General information about semiconductors

In the parlance of solid-state physics, semiconductors (and insulators) are defined as solids in which at 0 K (and without excitations) the uppermost band of occupied electron energy states is completely full. It is well-known from solid-state physics that electrical conduction in solids occurs only via electrons in partially-filled bands, so conduction in pure semiconductors occurs only when electrons have been excited--thermally, optically, etc.--into higher unfilled bands.

At room temperature, a proportion (generally very small, but not negligible) of electrons in a semiconductor have been thermally excited from the "valence band," the band filled at 0 K, to the "conduction band," the next higher band. The ease with which electrons can be excited from the valence band to the conduction band depends on the energy gap between the bands, and it is the size of this energy bandgap that serves as an arbitrary dividing line between semiconductors and insulators. Semiconductors generally have bandgaps of approximately 1 electron-volt, while insulators have bandgaps several times greater.

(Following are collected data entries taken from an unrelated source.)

--- src/rtl/core/sbpv_pkg.sv ---
// ----------------------------------------------------------------------------
// sbpv_pkg
// Shared types, constants and helpers for the sphere/box push-back pipeline.
// ----------------------------------------------------------------------------
package sbpv_pkg;

    localparam int COORD_WIDTH    = 32;
    localparam int FRAC_BITS_DEF  = 16;
    localparam int EPS_W          = 16;
    localparam int AXES           = 3;
    localparam int MAG_W          = COORD_WIDTH - 1 + EPS_W;

    localparam logic [EPS_W-1:0] EPS_RESET = EPS_W'(7);

    typedef struct packed {
        logic signed [COORD_WIDTH-1:0] box_x;
        logic signed [COORD_WIDTH-1:0] box_y;
        logic signed [COORD_WIDTH-1:0] box_z;
        logic [COORD_WIDTH-2:0]        box_size_x;
        logic [COORD_WIDTH-2:0]        box_size_y;
        logic [COORD_WIDTH-2:0]        box_size_z;
        logic signed [COORD_WIDTH-1:0] sphere_x;
        logic signed [COORD_WIDTH-1:0] sphere_y;
        logic signed [COORD_WIDTH-1:0] sphere_z;
        logic [COORD_WIDTH-2:0]        sphere_radius;
    } t_in;

    typedef struct packed {
        logic signed [COORD_WIDTH-1:0] push_x;
        logic signed [COORD_WIDTH-1:0] push_y;
        logic signed [COORD_WIDTH-1:0] push_z;
        logic                          penetrating;
    } t_out;

    // travels alongside the square-root chain
    typedef struct packed {
        logic                               tiny;
        logic                               reach;
        logic [AXES-1:0]                    neg;
        logic [AXES-1:0][COORD_WIDTH-2:0]   ad;
        logic [COORD_WIDTH-2:0]             radius;
        logic                               dneg;
        logic [MAG_W-1:0]                   dmag;
    } t_sq_side;

    // travels alongside the divider chain
    typedef struct packed {
        logic             degen;
        logic             do_div;
        logic [AXES-1:0]  neg;
        logic             dneg;
        logic [MAG_W-1:0] dmag;
    } t_dv_side;

    // signed saturation of a magnitude with a separate sign
    function automatic logic [COORD_WIDTH-1:0] sat_mag(input logic [MAG_W-1:0] m,
                                                      input logic neg);
        logic [MAG_W-1:0] lim;
        lim = {{(MAG_W-COORD_WIDTH+1){1'b0}}, {(COORD_WIDTH-1){1'b1}}};
        if (!neg) begin
            return (m > lim) ? {1'b0, {(COORD_WIDTH-1){1'b1}}} : m[COORD_WIDTH-1:0];
        end else if (m > lim) begin
            return {1'b1, {(COORD_WIDTH-1){1'b0}}};
        end else begin
            return -m[COORD_WIDTH-1:0];
        end
    endfunction

endpackage

--- src/rtl/core/sbpv_sqrt_cell.sv ---
// ----------------------------------------------------------------------------
// sbpv_sqrt_cell
// One restoring square-root stage: one root bit per cycle while i_en is high.
// ----------------------------------------------------------------------------
module sbpv_sqrt_cell import sbpv_pkg::*; #(
    parameter int W      = COORD_WIDTH,
    parameter int STEP   = 0,
    parameter int SIDE_W = 1
) (
    input  logic              i_clk,
    input  logic              i_rst_n,
    input  logic              i_en,
    input  logic              i_valid,
    input  logic [2*W-1:0]    i_rem,
    input  logic [W-1:0]      i_root,
    input  logic [SIDE_W-1:0] i_side,
    output logic              o_valid,
    output logic [2*W-1:0]    o_rem,
    output logic [W-1:0]      o_root,
    output logic [SIDE_W-1:0] o_side
);

    localparam int W2 = 2 * W;

    logic [W2-1:0]     trial;
    logic              take;
    logic              r_valid;
    logic [W2-1:0]     r_rem;
    logic [W-1:0]      r_root;
    logic [SIDE_W-1:0] r_side;

    // (r + 2^b)^2 - r^2 = r*2^(b+1) + 2^(2b); root bits at and below b are clear
    assign trial = ({{W{1'b0}}, i_root} << (STEP + 1)) | (W2'(1) << (2 * STEP));
    assign take  = (i_rem >= trial);

    always_ff @(posedge i_clk) begin
        if (!i_rst_n) begin
            r_valid <= 1'b0;
        end else if (i_en) begin
            r_valid <= i_valid;
        end
    end

    always_ff @(posedge i_clk) begin
        if (i_en) begin
            r_rem  <= take ? (i_rem - trial) : i_rem;
            r_root <= take ? (i_root | (W'(1) << STEP)) : i_root;
            r_side <= i_side;
        end
    end

    assign o_valid = r_valid;
    assign o_rem   = r_rem;
    assign o_root  = r_root;
    assign o_side  = r_side;

endmodule

--- config.mk ---
export PLATFORM = sky130hd
export DESIGN_NAME = sbpv_sqrt_cell
export DESIGN_NICKNAME = d
export VERILOG_FILES = /design/src/rtl/core/sbpv_pkg.sv /design/src/rtl/core/sbpv_sqrt_cell.sv
export SDC_FILE = /design/constraint.sdc
export NUM_CORES = 1
export LEC_CHECK = 0
export BUFFER_PORTS_ARGS = -buffer_cell sky130_fd_sc_hd__buf_2
export CAP_MARGIN = 10
export CORE_MARGIN = 4
export CORE_UTILIZATION = 45
export DETAILED_ROUTE_END_ITERATION = 8
export PLACE_DENSITY = 0.75
export SYNTH_ARGS = -nofsm -noshare
export SYNTH_HDL_FRONTEND = slang
export SYNTH_SLANG_ARGS = --single-unit
--- constraint.sdc ---
create_clock -name i_clk -period 2.85 [get_ports i_clk]
set_input_delay 0.4275 -clock i_clk [delete_from_list [all_inputs] [get_ports i_clk]]
set_output_delay 0.4275 -clock i_clk [all_outputs]
set_load 0.05 [all_outputs]
Word-level counts from Yosys, hierarchy flattened
Cells that the tools add are included.
{"block": "word_totals", "inputBits": 101, "out_inout_bits": 98, "word_cells": 8, "regBits": 98}
{"block": "op_classes", "order_cmp": 1, "addsub": 1, "muxes": 1}
{"cell": "64-bit by 33-bit >= comparator with 1-bit output", "n": 1}
{"cell": "64-bit two-way mux", "n": 1}
{"cell": "64-bit by 33-bit subtractor with 64-bit output", "n": 1}

Longest topological paths before layout
{"block": "depth", "depth_word": 2, "depth_mapped": 13, "depth_no_buf": 11}

Least setup slack after synthesis
OpenSTA, ideal clock, no wires.
{"block": "synth_path", "kind": "input-to-reg", "start": "in i_root[0]", "end": "reg r_rem[11] (netlist: o_rem[11]), data pin", "path_buffers": 2, "setup_time_ns": 0.260, "required_time_ns": 2.590, "stages": 10, "arrival_ns": 2.748, "slack_ns": -0.158, "cell_sequence": "inv_1 > fa_1 > a211oi_1 > o211ai_2 > a211oi_1 > or3_4 > and3_4 > buf_2 > buf_2 > mux2_2"}
{"block": "synth_via", "elab_chain_cells": 2, "word_cells_on_any_way": 3, "classes_between": "add/sub: 1; order compare: 1; mux: 1"}
{"item": "start, declared", "line_no": "sbpv_sqrt_cell.sv:15", "rtl": "input logic [W-1:0] i_root,"}
{"item": "64-bit by 33-bit subtractor with 64-bit output or 64-bit by 33-bit >= comparator with 1-bit output (tied branches)", "line_no": "sbpv_sqrt_cell.sv:46, sbpv_sqrt_cell.sv:34"}
{"item": "64-bit two-way mux (*)", "line_no": "sbpv_sqrt_cell.sv:46", "rtl": "r_rem <= take ? (i_rem - trial) : i_rem;"}
{"item": "end signal, assigned", "line_no": "sbpv_sqrt_cell.sv:46"}
{"item": "end, declared", "line_no": "sbpv_sqrt_cell.sv:28", "rtl": "logic [W2-1:0] r_rem;"}
Mark *: on every way between the ends. The rest lies on a longest branch, timed or not.
A chain may end at the register's enable or synchronous reset.

Final worst setup path
{"block": "layout_path", "start": "in i_rem[32]", "end": "reg r_rem[59] (netlist: o_rem[59]), data pin"}
{"block": "layout_via", "elab_chain_cells": 2, "word_cells_on_any_way": 3, "classes_between": "add/sub: 1; order compare: 1; mux: 1"}
{"item": "start, declared", "line_no": "sbpv_sqrt_cell.sv:14", "rtl": "input logic [2*W-1:0] i_rem,"}
{"item": "64-bit by 33-bit subtractor with 64-bit output or 64-bit by 33-bit >= comparator with 1-bit output (tied branches)", "line_no": "sbpv_sqrt_cell.sv:46, sbpv_sqrt_cell.sv:34"}
{"item": "64-bit two-way mux (*)", "line_no": "sbpv_sqrt_cell.sv:46"}
Marked as above.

When electrons are excited from the valence band to the conduction band in a semiconductor, both bands contribute to conduction, because electrical conduction can occur in any partially-filled energy band. The current-carrying electrons in the conduction band are known as "free electrons," though often they are simply called "electrons" if context allows this usage to be clear. The free energy-states in the valence band are known as "holes." It can be shown that holes behave very much like positively-charged counterparts of electrons, and they are usually treated as if they are real charged particles.